O Conselho Nacional reuniu a 7 de março na sua 1ª sessão após eleições na RC e concluiu:
1) O CN condena o comportamento relapso e imoral do 1º ministro que tem o descaramento de acusar os seus concidadãos de serem despesistas, de terem negligentemente agravado a dívida, quando afinal é ele que se comporta nas suas obrigações pessoais para com a Segurança Social com dolosa evasor, ainda por cima de forma reiterada ao longo dos anos. O CN ciente da precariedade da situação, a seis meses de eleições ordinárias, cruciais para abrir um caminho novo para o país, condena o comportamento de escudo protetor do primeiro-ministro adotado pelo Presidente da República e considera que o Primeiro-Ministro não tem condições para continuar à frente dos destinos do país. Nada justifica prolongar uma situação desprestigiante como esta e que nenhuma desvantagem haveria em antecipar eleições, por um trimestre que fosse, para conjurar os prejuízos causados pelo comportamento do chefe do governo.

2) O CN da RC pronunciou-se pela importância em prosseguir os esforços de afirmar no país a Candidatura Cidadã Livre/Tempo de Avançar como polo de convergência à esquerda capaz de contribuir para uma solução de governo que ponha cobro à austeridade, dê resposta à emergência social e à pobreza, e consiga relançar a economia e as políticas públicas no SNS, educação e justiça.

3) O CN considera que a intervenção à esquerda se deve pautar pela apresentação de um programa mobilizador que interpele todos os interlocutores à esquerda, com ênfase no PS, para que clarifiquem as suas opções sobre o que deverá ser o futuro governo do país e a conduta face à política económica e a relação com os credores. A esquerda deverá agir junto do PS com a máxima energia para que clarifique nas suas opções fundamentais.

4) O CN valorizou o enorme contributo que a mudança política na Grécia veio trazer à esperança dos povos europeus. Considera que a mudança na Grécia ilustra como uma política alternativa e que contém no seu seio forças revolucionárias apontadas à transformação do capitalismo, pode conquistar o governo por via eleitoral na base de perímetro muito alargado de apoios na sociedade. E como, sendo grega na sua génese, se coloca perante a Europa como força que procura transformar a realidade no conjunto do continente, para que os povos possam construir um espaço solidário e coeso, naquilo que é afinal o projeto internacionalista que está na base de todos os sonhos progressistas. A liderança grega, o Syriza, como força integrante do partido europeu da esquerda, mostram finalmente como a assunção de responsabilidades governativas pode ser uma alavanca para conquistar concessões e avanços favoráveis à remodelação política e económica. Como se tem justamente afirmado, cabe agora aos democratas nos outros países europeus e em Portugal conquistarem posições a abrirem mais as portas que os gregos começaram a abrir.
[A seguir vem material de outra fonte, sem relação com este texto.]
### src/rtl/dot4_seq.sv
// Sequential four-element single-precision dot product. Drives one shared
// multiplier and one shared adder over stb/ack channels, one operation at a time.
module dot4_seq (
  input  logic        clk,
  input  logic        rst,
  input  logic        in_stb,
  output logic        in_ack,
  input  logic [31:0] a0,
  input  logic [31:0] a1,
  input  logic [31:0] a2,
  input  logic [31:0] a3,
  input  logic [31:0] b0,
  input  logic [31:0] b1,
  input  logic [31:0] b2,
  input  logic [31:0] b3,
  output logic [31:0] mul_a,
  output logic [31:0] mul_b,
  output logic        mul_a_stb,
  output logic        mul_b_stb,
  input  logic        mul_a_ack,
  input  logic        mul_b_ack,
  input  logic [31:0] mul_z,
  input  logic        mul_z_stb,
  output logic        mul_z_ack,
  output logic [31:0] add_a,
  output logic [31:0] add_b,
  output logic        add_a_stb,
  output logic        add_b_stb,
  input  logic        add_a_ack,
  input  logic        add_b_ack,
  input  logic [31:0] add_z,
  input  logic        add_z_stb,
  output logic        add_z_ack,
  output logic [31:0] ans,
  output logic        ans_stb,
  input  logic        ans_ack,
  output logic        busy
);

  typedef enum logic [2:0] {
    S_IDLE,
    S_MUL_SEND,
    S_MUL_WAIT,
    S_ADD_SEND,
    S_ADD_WAIT,
    S_OUT
  } state_t;

  state_t      r_state;
  logic [1:0]  r_idx;
  logic [31:0] r_a [4];
  logic [31:0] r_b [4];
  logic [31:0] r_acc;
  logic [31:0] r_prod;
  logic [31:0] r_ans;
  logic        r_mul_a_sent;
  logic        r_mul_b_sent;
  logic        r_add_a_sent;
  logic        r_add_b_sent;

  logic        w_mul_a_done;
  logic        w_mul_b_done;
  logic        w_add_a_done;
  logic        w_add_b_done;

  // Every output is a decode of registered state, so no input reaches an output
  // combinationally; strobes fall as soon as their own sent flag is set.
  assign in_ack    = (r_state == S_IDLE);
  assign busy      = (r_state != S_IDLE);
  assign mul_a     = r_a[r_idx];
  assign mul_b     = r_b[r_idx];
  assign mul_a_stb = (r_state == S_MUL_SEND) && !r_mul_a_sent;
  assign mul_b_stb = (r_state == S_MUL_SEND) && !r_mul_b_sent;
  assign mul_z_ack = (r_state == S_MUL_WAIT);
  assign add_a     = r_acc;
  assign add_b     = r_prod;
  assign add_a_stb = (r_state == S_ADD_SEND) && !r_add_a_sent;
  assign add_b_stb = (r_state == S_ADD_SEND) && !r_add_b_sent;
  assign add_z_ack = (r_state == S_ADD_WAIT);
  assign ans       = r_ans;
  assign ans_stb   = (r_state == S_OUT);

  assign w_mul_a_done = r_mul_a_sent || (mul_a_stb && mul_a_ack);
  assign w_mul_b_done = r_mul_b_sent || (mul_b_stb && mul_b_ack);
  assign w_add_a_done = r_add_a_sent || (add_a_stb && add_a_ack);
  assign w_add_b_done = r_add_b_sent || (add_b_stb && add_b_ack);

  always_ff @(posedge clk or negedge rst) begin
    if (!rst) begin
      r_state      <= S_IDLE;
      r_idx        <= 2'd0;
      r_acc        <= 32'd0;
      r_prod       <= 32'd0;
      r_ans        <= 32'd0;
      r_mul_a_sent <= 1'b0;
      r_mul_b_sent <= 1'b0;
      r_add_a_sent <= 1'b0;
      r_add_b_sent <= 1'b0;
      for (int i = 0; i < 4; i++) begin
        r_a[i] <= 32'd0;
        r_b[i] <= 32'd0;
      end
    end else begin
      case (r_state)
        S_IDLE: begin
          if (in_stb) begin
            r_a[0]  <= a0;
            r_a[1]  <= a1;
            r_a[2]  <= a2;
            r_a[3]  <= a3;
            r_b[0]  <= b0;
            r_b[1]  <= b1;
            r_b[2]  <= b2;
            r_b[3]  <= b3;
            r_idx   <= 2'd0;
            r_state <= S_MUL_SEND;
          end
        end
        S_MUL_SEND: begin
          if (w_mul_a_done && w_mul_b_done) begin
            r_mul_a_sent <= 1'b0;
            r_mul_b_sent <= 1'b0;
            r_state      <= S_MUL_WAIT;
          end else begin
            r_mul_a_sent <= w_mul_a_done;
            r_mul_b_sent <= w_mul_b_done;
          end
        end
        S_MUL_WAIT: begin
          if (mul_z_stb) begin
            // The first product seeds the accumulator directly so -0 survives.
            if (r_idx == 2'd0) begin
              r_acc   <= mul_z;
              r_idx   <= 2'd1;
              r_state <= S_MUL_SEND;
            end else begin
              r_prod  <= mul_z;
              r_state <= S_ADD_SEND;
            end
          end
        end
        S_ADD_SEND: begin
          if (w_add_a_done && w_add_b_done) begin
            r_add_a_sent <= 1'b0;
            r_add_b_sent <= 1'b0;
            r_state      <= S_ADD_WAIT;
          end else begin
            r_add_a_sent <= w_add_a_done;
            r_add_b_sent <= w_add_b_done;
          end
        end
        S_ADD_WAIT: begin
          if (add_z_stb) begin
            r_acc <= add_z;
            if (r_idx == 2'd3) begin
              r_ans   <= add_z;
              r_state <= S_OUT;
            end else begin
              r_idx   <= r_idx + 2'd1;
              r_state <= S_MUL_SEND;
            end
          end
        end
        S_OUT: begin
          if (ans_ack) begin
            r_state <= S_IDLE;
          end
        end
        default: r_state <= S_IDLE;
      endcase
    end
  end

endmodule
### config.mk
export PLATFORM = sky130hd
export DESIGN_NAME = dot4_seq
export DESIGN_NICKNAME = d
export VERILOG_FILES = /design/src/rtl/dot4_seq.sv
export SDC_FILE = /design/constraint.sdc
export NUM_CORES = 1
export LEC_CHECK = 0
export BUFFER_PORTS_ARGS = -buffer_cell sky130_fd_sc_hd__buf_2
export CAP_MARGIN = 20
export CORE_UTILIZATION = 27
export CTS_CLUSTER_DIAMETER = 200
export DETAILED_ROUTE_END_ITERATION = 8
export SETUP_SLACK_MARGIN = 0.5
export SLEW_MARGIN = 15
export SYNTH_ARGS = -nofsm -noshare
export SYNTH_HDL_FRONTEND = slang
export SYNTH_SLANG_ARGS = --single-unit
### constraint.sdc
create_clock -name clk -period 2.6 [get_ports clk]
set_clock_uncertainty 0.2 [all_clocks]
set_input_delay 0.39 -clock clk [delete_from_list [all_inputs] [get_ports clk]]
set_output_delay 0.39 -clock clk [all_outputs]
set_load 0.1 [all_outputs]
==> flow_summary.yaml <==
run_status:
  status: "finished, violations left"
  violations: "negative setup slack"
finish:
  layout.nets: 2265
  syn2layout_area_growth_pct: 77.05
  instances_no_fill: 2730
  final_util: 0.4832
  fillers: 4817
  multi_input_area_sq_um: 7199
  final-seq-area_sq_um: 9042
  drive_gt1_frac: 0.5604
synthesis:
  synth_area_sq_um: 15750
  synth-edff-count: 0
  ys_ff_latch: 361
  synth_top_flop_cell: "dfrtp_1"
  syn_nets: 1299
  yosys.area.top_type: "dfrtp_1"
  synth-async-reset-ratio: 1.000
  yosys-top-cells-area: "dfrtp_1 (57%), mux2_1 (19%), mux4_2 (9.2%)"
  synth_top_area_share: 0.5737
  synth_warnings: 0
  ys_types: 41
  ys_seq_area_frac: 0.5737
  syn_inst: 967
  syn_avg_cell_area_sq_um: 16.28
pwr:
  power_density_nw_per_um2: 1518
  vdd.ir_drop.worst_uv: 1341
  p_leak_nw: 12.82
grt:
  antenna_found_initial: 3
  grt_pass1_wl_microns: 86440
  grt_max_degree: 87
  grt_pass1_vias: 14470
  grt-ovfl-total: 0
  grt_usage: 0.1916
routing:
  drtAntennaViolNets: 0
  post-route-drc-count: 0
  wl_per_cell_microns: 22.28
  vias: 12610
  dr.pass1.iters: 5
  drt-total-wl_microns: 60840
  drtIter0Drc: 438
  routed_via_density: 4.620
timing:
  rsz0062_at_grt: "true"
  finalCritPeriodShare: 1.042
  setup_slack_ns: -0.1101
  tightest_slew_ns: 0.5307
  setup-violations-final: 64
  slew-limit-headroom: 0.6486
  hold_viol: 0
  period_needed_ns: 2.710
  setup_tns_ns: -4.835
  hold_ws_ns: 0.1340
  max_freq_mhz: 369.0
  finalMaxSlewViolations: 0
floorplan:
  start_util: 0.2729
  die_w_microns: 243.5
  coreArea_sq_um: 57700
  die_h_microns: 243.5
  fp-row-count: 88
  ios: 499
  die_area_sq_um: 59280
clock_tree:
  clock_sinks: 361
  cts_buffers: 42
  cts_tree: "done"
  cts_max_path_buffers: 3
  clock_latency_ns: 0.56
  htreeDepth: 2
  clkTransAtPathRegs_ns: 0.06
  cts_root_buf: "clkbuf_16"
setup_path:
  critPathCaptureType: "output port"
  timing.critical_path.fanout_max: 6
  slowest_delay_ns: 0.55
  start_kind: "register"
  arrival_ns: 2.12
  worstPathRequired_ns: 2.01
  path_cells: "buf_6 > buf_12 > mux4_2 > buf_8"
  setup.worst_path.class: "register to output port"
  crit_slowest_cell: "mux4_2"
place:
  place.gp.congestion: 0.8258
  dp_hpwl_microns: 31570
  place_ws_ns: 0.2213
  placedCellCount: 2215
  portBuffers: 498
hold_path:
  hold_path.class: "input pin to asynchronous set/reset pin"
flow_run:
  drv_cap: 0
-- worst paths after layout --
| kind | from | to | slack, ns | cells after the start |
|---|---|---|---|---|
| worst min-delay path | rst | add_b[0] | 0.13 | 2 |
| min in group clk | in_stb | r_state[0] | 0.26 | 4 |
| worst max register to register | r_state[0] | r_b[32] | 0.21 | 10 |
| max in group asynchronous | rst | r_b[104] | 1.18 | 4 |
| worst min register to register | ans[26] | ans[26] | 0.29 | 1 |
| worst max-delay path | r_idx[0] | mul_b[8] | -0.11 | 4 |
-- state kept, by name, indices dropped and copies added (netlist names) --
signal / count
r_a: 128
add_a: 32
r_mul_b_sent: 1
r_add_b_sent: 1
r_add_a_sent: 1
r_b: 128
r_mul_a_sent: 1
r_idx: 2
add_b: 32
r_state: 3
ans: 32
-- report_power, final --
part | total [W] | internal [W] | switching, W
logic | 0.0261 | 0.0103 | 0.0158
registers | 0.0102 | 0.00840 | 0.00180
clock network | 0.00599 | 0.00356 | 0.00242
-- stage by stage --
step / area (sq um) / total power (W)
after floorplan: 15850 / 0.02528
after global placement: 19380 / 0.02872
after detailed placement: 19380 / 0.02904
after CTS: 26920 / 0.04068
after global routing: 27870 / 0.04374
final: 27880 / 0.04232
-- layer usage --
layer,GRT usage,wire [microns],part of all wire
met1,0.2264,24250,0.40
met2,0.3323,30610,0.50
met3,0.04285,3390,0.056
met4,0.08380,2566,0.042
met5,0,24,0.00039
-- layout make-up --
| type | instances | share of cell area |
|---|---|---|
| multi-input combinational | 539 | 0.2583 |
| clock inverter | 13 | 0.004488 |
| tap | 765 | 0.03434 |
| sequential | 361 | 0.3244 |
| timing repair buffer | 984 | 0.3317 |
| antenna | 2 | 0.0001795 |
| clock buffer | 61 | 0.04533 |
| inverter | 5 | 0.001347 |
-- cells in the mapped netlist, drive strengths merged (2+ instances only) --
library cell / instances
mux4: 64
mux2: 322
mux2i: 34
nor3: 2
nand2b: 2
clkbuf: 9
nand3b: 2
or3b: 2
o22a: 2
dfrtp: 361
buf: 53
a21oi: 40
or3: 3
ha: 2
nand2: 2
o21ai: 2
nor2: 49
inv: 5
-- worst max-delay path: cells and delay by family, from the launching register on --
kind / cells / cell delay [ns]
buffers and inverters: 3 / 0.49
flip-flops: 1 / 0.50
multiplexers: 1 / 0.55
-- what timing repair did --
action / CTS / global route
gates cloned: 31 / 16
hold buffers: 327 / 0
pin swaps: 4 / 8
endpoints found under the setup margin: 398 / 426
buffers inserted: 51 / 14
endpoints found under the hold margin: 534 / 0
resized for setup: 434 / 108
-- cells by family after synthesis --
| logic type | Yosys count | synth area share |
|---|---|---|
| compound gates | 49 | 0.01772 |
| fa+ha+maj | 2 | 0.001589 |
| buf+inv | 67 | 0.03560 |
| flops | 361 | 0.5737 |
| mux | 420 | 0.3506 |
| simple gates | 68 | 0.02074 |
-- cells in the final DEF (no fill, tap or decap), types with 6 or more instances in the layout --
master | synthesis | routed
buf_16 | 0 | 38
clkbuf_16 | 0 | 55
dlygate4sd3_1 | 0 | 327
a21oi_1 | 39 | 37
dfrtp_1 | 361 | 358
mux2_4 | 30 | 277
buf_2 | 19 | 424
buf_6 | 18 | 78
nor2_1 | 47 | 42
clkinv_2 | 0 | 8
mux4_2 | 64 | 64
buf_12 | 0 | 55
mux2i_1 | 34 | 34
clkbuf_1 | 9 | 6
nor2_4 | 1 | 7
buf_8 | 12 | 20
mux2_1 | 271 | 38
clkbuf_8 | 0 | 12
mux2_2 | 21 | 7
buf_4 | 4 | 30
(Power assumes the default switching activity.)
5) A batalha política próxima das legislativas é a prioridade para a RC. Contudo, a RC considera que se deve trabalhar para encontrar uma solução abrangente no centro-esquerda e na esquerda que consiga mobilizar o eleitorado para uma vitória nas presidenciais por forma a mudar a correlação de forças nesse órgão de soberania.

A RC apela à mobilização dos portugueses para se alcançar a derrota da coligação de direita por forma a conseguir-se uma saída de governo entre o centro-esquerda e a esquerda na base de um programa mínimo que responda à urgência social e enfrente os credores. A candidatura Livre/Tempo de Avançar é a ferramenta capaz de gerar as condições para que uma solução nova e alternativa possa ter lugar em Portugal.